Transcribe the full listing so that each line reads as it does in the original.
──────────────────────────────
module fp_adder_top (
    input  logic        clk,
    input  logic        rst,
    input  logic        start,
    input  logic [31:0] operand_normalized_ieee_a,
    input  logic [31:0] operand_normalized_ieee_b,
    input  logic        op,
    output logic [31:0] final_sum,
    output logic        finish,
    output logic        zero,
    output logic        overflow,
    output logic        underflow
);
  logic [31:0] a_q, b_q;
  logic        op_q, valid_q;
  logic [31:0] sum_d;
  logic        zero_d, overflow_d, underflow_d;
  always_ff @(posedge clk) begin
    a_q  <= operand_normalized_ieee_a;
    b_q  <= operand_normalized_ieee_b;
    op_q <= op;
    if (rst) valid_q <= 1'b0;
    else     valid_q <= start;
  end
  adder_floating_point u_add (
      .operand_normalized_ieee_a(a_q),
      .operand_normalized_ieee_b(b_q),
      .final_sum(sum_d),
      .zero(zero_d),
      .overflow(overflow_d),
      .underflow(underflow_d),
      .op(op_q)
  );
  always_ff @(posedge clk) begin
    final_sum <= sum_d;
    zero      <= zero_d;
    overflow  <= overflow_d;
    underflow <= underflow_d;
    if (rst) finish <= 1'b0;
    else     finish <= valid_q;
  end
endmodule
## Final_AXI_to_APB_Bridge
module Final_AXI_to_APB_Bridge #(
    parameter AXI_ADDR_WIDTH    = 32,
    parameter AXI_DATA_WIDTH    = 32,
    parameter AXI_MAX_BURST_LEN = 8,
    parameter AXI_BURST_WIDTH   = 2,
    parameter AXI_SIZE_WIDTH    = 3,
    parameter APB_ADDR_WIDTH    = 32,
    parameter APB_DATA_WIDTH    = 32
)(
    input  [AXI_ADDR_WIDTH-1:0]    AWADDR,
    input  [AXI_BURST_WIDTH-1:0]   AWBURST,
    input  [AXI_MAX_BURST_LEN-1:0] AWLEN,
    input                          AWVALID,
    output                         AWREADY,
    input  [AXI_ADDR_WIDTH-1:0]    ARADDR,
    input  [AXI_BURST_WIDTH-1:0]   ARBURST,
    input  [AXI_MAX_BURST_LEN-1:0] ARLEN,
    input                          ARVALID,
    output                         ARREADY,
    input  [AXI_DATA_WIDTH-1:0]    WDATA,
    input                          WVALID,
    input                          WLAST,
    input  [AXI_DATA_WIDTH/8-1:0]  WSTRB,
    output                         WREADY,
    output [AXI_DATA_WIDTH-1:0]    RDATA,
    output [1:0]                   RRESP,
    output                         RVALID,
    output                         RLAST,
    input                          RREADY,
    output [1:0]                   BRESP,
    output                         BVALID,
    input                          BREADY,
    input                          ACLK,
    input                          ARESETn,
    output [APB_ADDR_WIDTH-1:0]    PADDR,
    output                         PWRITE,
    output                         PSEL1,
    output                         PSEL2,
    output                         PSEL3,
    output                         PSEL4,
    output                         PENABLE,
  ...
==> flow/config.mk <==
export PLATFORM = sky130hd
export DESIGN_NAME = Final_AXI_to_APB_Bridge
export DESIGN_NICKNAME = Final_AXI_to_APB_Bridge
export VERILOG_FILES = /design/flow/design.v
export SDC_FILE = /design/flow/constraint.sdc
export NUM_CORES = 4
export LEC_CHECK = 0
export ABC_AREA = 1
export CAP_MARGIN = 20
export CORE_ASPECT_RATIO = 0.73
export CORE_MARGIN = 2
export CORE_UTILIZATION = 72
export CTS_CLUSTER_DIAMETER = 394
export CTS_CLUSTER_SIZE = 100
export HOLD_SLACK_MARGIN = 0.3
export PLACE_DENSITY = 0.42
export SETUP_SLACK_MARGIN = 0.84
export SLEW_MARGIN = 20
==> flow/constraint.sdc <==
create_clock -name core_clock -period 2.85 [get_ports {ACLK}]
set_input_delay 0.5700 -clock core_clock [delete_from_list [all_inputs] [get_ports {ACLK}]]
set_output_delay 0.5700 -clock core_clock [all_outputs]
set_load 0.01 [all_outputs]
run.sh (not shown) runs the stock make flow with config.mk's settings and CLKGATE_MAP_FILE=.
The starting point died in clock tree synthesis (4_1_cts) with DPL-0038.
Rerun with:
Settings changed: CORE_ASPECT_RATIO 0.73 to unset, CTS_CLUSTER_DIAMETER 394 to unset, CTS_CLUSTER_SIZE 100 to 98, HOLD_SLACK_MARGIN 0.3 to unset, PLACE_DENSITY 0.42 to 0.6, SETUP_SLACK_MARGIN 0.84 to unset, TNS_END_PERCENT set to 5.
Clock period 2.85 ns to 4.34 ns, I/O delays scaled along.
Result:
- The changed run stopped in global routing (5_1_grt) with GRT-0232
- area after synthesis is unchanged
- synthesized cell count does not change
- die area is about the same
Rerun with:
Settings changed: ABC_AREA 1 to unset, CORE_UTILIZATION 72 to 40, CTS_CLUSTER_SIZE 98 to unset, TNS_END_PERCENT 5 to unset.
Clock period 4.34 ns to 3.96 ns, I/O delays scaled along.
Effect:
- Now the flow completed, yet does not pass: setup timing
- synthesized cell count shrinks by a quarter to a third
- die area increases by well over a third
- area after synthesis drops by roughly a tenth
Rerun with:
Settings changed: CORE_UTILIZATION 40 to 44.
Clock period 3.96 ns to 5.82 ns, I/O delays scaled along.
=>
- Now the flow completed with no timing, DRC or antenna violations
- die area decreases by about 9%
- clock power decreases by 37%
- via count decreases by 6.5%
- flip-flop count does not change
- total power decreases by about 40%
- utilization decreases by 2.9 points
- design area decreases by 13%
- wire length decreases by about 11%
- critical path depth decreases by 1
Rerun with:
Settings changed: CORE_UTILIZATION 44 to 66, CTS_CLUSTER_DIAMETER set to 28, PLACE_DENSITY 0.6 to unset.
Clock period 5.82 ns to 4.07 ns, I/O delays scaled along.
Outcome: Now the flow stopped in clock tree synthesis (4_1_cts), error DPL-0033; synthesized cell count is unchanged; die size came out lower by 33%; synthesized area is unchanged.
Power figures rest on the tool's default switching activity, not on a simulated workload.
──────────────────────────────
» Response below
module fp_adder_top (
    input  logic        clk,
    input  logic        rst,
    input  logic        start,
    input  logic [31:0] operand_normalized_ieee_a,
    input  logic [31:0] operand_normalized_ieee_b,
    input  logic        op,
    output logic [31:0] final_sum,
    output logic        finish,
    output logic        zero,
    output logic        overflow,
    output logic        underflow
);
  logic [31:0] a_q, b_q;
  logic        op_q, valid_q;
  logic [31:0] sum_d;
  logic        zero_d, overflow_d, underflow_d;
  always_ff @(posedge clk) begin
    a_q  <= operand_normalized_ieee_a;
    b_q  <= operand_normalized_ieee_b;
    op_q <= op;
    if (rst) valid_q <= 1'b0;
    else     valid_q <= start;
  end
  adder_floating_point u_add (
      .operand_normalized_ieee_a(a_q),
      .operand_normalized_ieee_b(b_q),
      .final_sum(sum_d),
      .zero(zero_d),
      .overflow(overflow_d),
      .underflow(underflow_d),
      .op(op_q)
  );
  always_ff @(posedge clk) begin
    final_sum <= sum_d;
    zero      <= zero_d;
    overflow  <= overflow_d;
    underflow <= underflow_d;
    if (rst) finish <= 1'b0;
    else     finish <= valid_q;
  end
endmodule
## Final_AXI_to_APB_Bridge
module Final_AXI_to_APB_Bridge #(
    parameter AXI_ADDR_WIDTH    = 32,
    parameter AXI_DATA_WIDTH    = 32,
    parameter AXI_MAX_BURST_LEN = 8,
    parameter AXI_BURST_WIDTH   = 2,
    parameter AXI_SIZE_WIDTH    = 3,
    parameter APB_ADDR_WIDTH    = 32,
    parameter APB_DATA_WIDTH    = 32
)(
    input  [AXI_ADDR_WIDTH-1:0]    AWADDR,
    input  [AXI_BURST_WIDTH-1:0]   AWBURST,
    input  [AXI_MAX_BURST_LEN-1:0] AWLEN,
    input                          AWVALID,
    output                         AWREADY,
    input  [AXI_ADDR_WIDTH-1:0]    ARADDR,
    input  [AXI_BURST_WIDTH-1:0]   ARBURST,
    input  [AXI_MAX_BURST_LEN-1:0] ARLEN,
    input                          ARVALID,
    output                         ARREADY,
    input  [AXI_DATA_WIDTH-1:0]    WDATA,
    input                          WVALID,
    input                          WLAST,
    input  [AXI_DATA_WIDTH/8-1:0]  WSTRB,
    output                         WREADY,
    output [AXI_DATA_WIDTH-1:0]    RDATA,
    output [1:0]                   RRESP,
    output                         RVALID,
    output                         RLAST,
    input                          RREADY,
    output [1:0]                   BRESP,
    output                         BVALID,
    input                          BREADY,
    input                          ACLK,
    input                          ARESETn,
    output [APB_ADDR_WIDTH-1:0]    PADDR,
    output                         PWRITE,
    output                         PSEL1,
    output                         PSEL2,
    output                         PSEL3,
    output                         PSEL4,
    output                         PENABLE,
  ...
==> flow/config.mk <==
export PLATFORM = sky130hd
export DESIGN_NAME = Final_AXI_to_APB_Bridge
export DESIGN_NICKNAME = Final_AXI_to_APB_Bridge
export VERILOG_FILES = /design/flow/design.v
export SDC_FILE = /design/flow/constraint.sdc
export NUM_CORES = 4
export LEC_CHECK = 0
export ABC_AREA = 1
export CAP_MARGIN = 20
export CORE_ASPECT_RATIO = 0.73
export CORE_MARGIN = 2
export CORE_UTILIZATION = 72
export CTS_CLUSTER_DIAMETER = 394
export CTS_CLUSTER_SIZE = 100
export HOLD_SLACK_MARGIN = 0.3
export PLACE_DENSITY = 0.42
export SETUP_SLACK_MARGIN = 0.84
export SLEW_MARGIN = 20
==> flow/constraint.sdc <==
create_clock -name core_clock -period 2.85 [get_ports {ACLK}]
set_input_delay 0.5700 -clock core_clock [delete_from_list [all_inputs] [get_ports {ACLK}]]
set_output_delay 0.5700 -clock core_clock [all_outputs]
set_load 0.01 [all_outputs]
run.sh (not shown) runs the stock make flow with config.mk's settings and CLKGATE_MAP_FILE=.
The starting point died in clock tree synthesis (4_1_cts) with DPL-0038.
Rerun with:
Settings changed: CORE_ASPECT_RATIO 0.73 to unset, CTS_CLUSTER_DIAMETER 394 to unset, CTS_CLUSTER_SIZE 100 to 98, HOLD_SLACK_MARGIN 0.3 to unset, PLACE_DENSITY 0.42 to 0.6, SETUP_SLACK_MARGIN 0.84 to unset, TNS_END_PERCENT set to 5.
Clock period 2.85 ns to 4.34 ns, I/O delays scaled along.
Result:
- The changed run stopped in global routing (5_1_grt) with GRT-0232
- area after synthesis is unchanged
- synthesized cell count does not change
- die area is about the same
Rerun with:
Settings changed: ABC_AREA 1 to unset, CORE_UTILIZATION 72 to 40, CTS_CLUSTER_SIZE 98 to unset, TNS_END_PERCENT 5 to unset.
Clock period 4.34 ns to 3.96 ns, I/O delays scaled along.
Effect:
- Now the flow completed, yet does not pass: setup timing
- synthesized cell count shrinks by a quarter to a third
- die area increases by well over a third
- area after synthesis drops by roughly a tenth
Rerun with:
Settings changed: CORE_UTILIZATION 40 to 44.
Clock period 3.96 ns to 5.82 ns, I/O delays scaled along.
=>
- Now the flow completed with no timing, DRC or antenna violations
- die area decreases by about 9%
- clock power decreases by 37%
- via count decreases by 6.5%
- flip-flop count does not change
- total power decreases by about 40%
- utilization decreases by 2.9 points
- design area decreases by 13%
- wire length decreases by about 11%
- critical path depth decreases by 1
Rerun with:
Settings changed: CORE_UTILIZATION 44 to 66, CTS_CLUSTER_DIAMETER set to 28, PLACE_DENSITY 0.6 to unset.
Clock period 5.82 ns to 4.07 ns, I/O delays scaled along.
Outcome: Now the flow stopped in clock tree synthesis (4_1_cts), error DPL-0033; synthesized cell count is unchanged; die size came out lower by 33%; synthesized area is unchanged.
Power figures rest on the tool's default switching activity, not on a simulated workload.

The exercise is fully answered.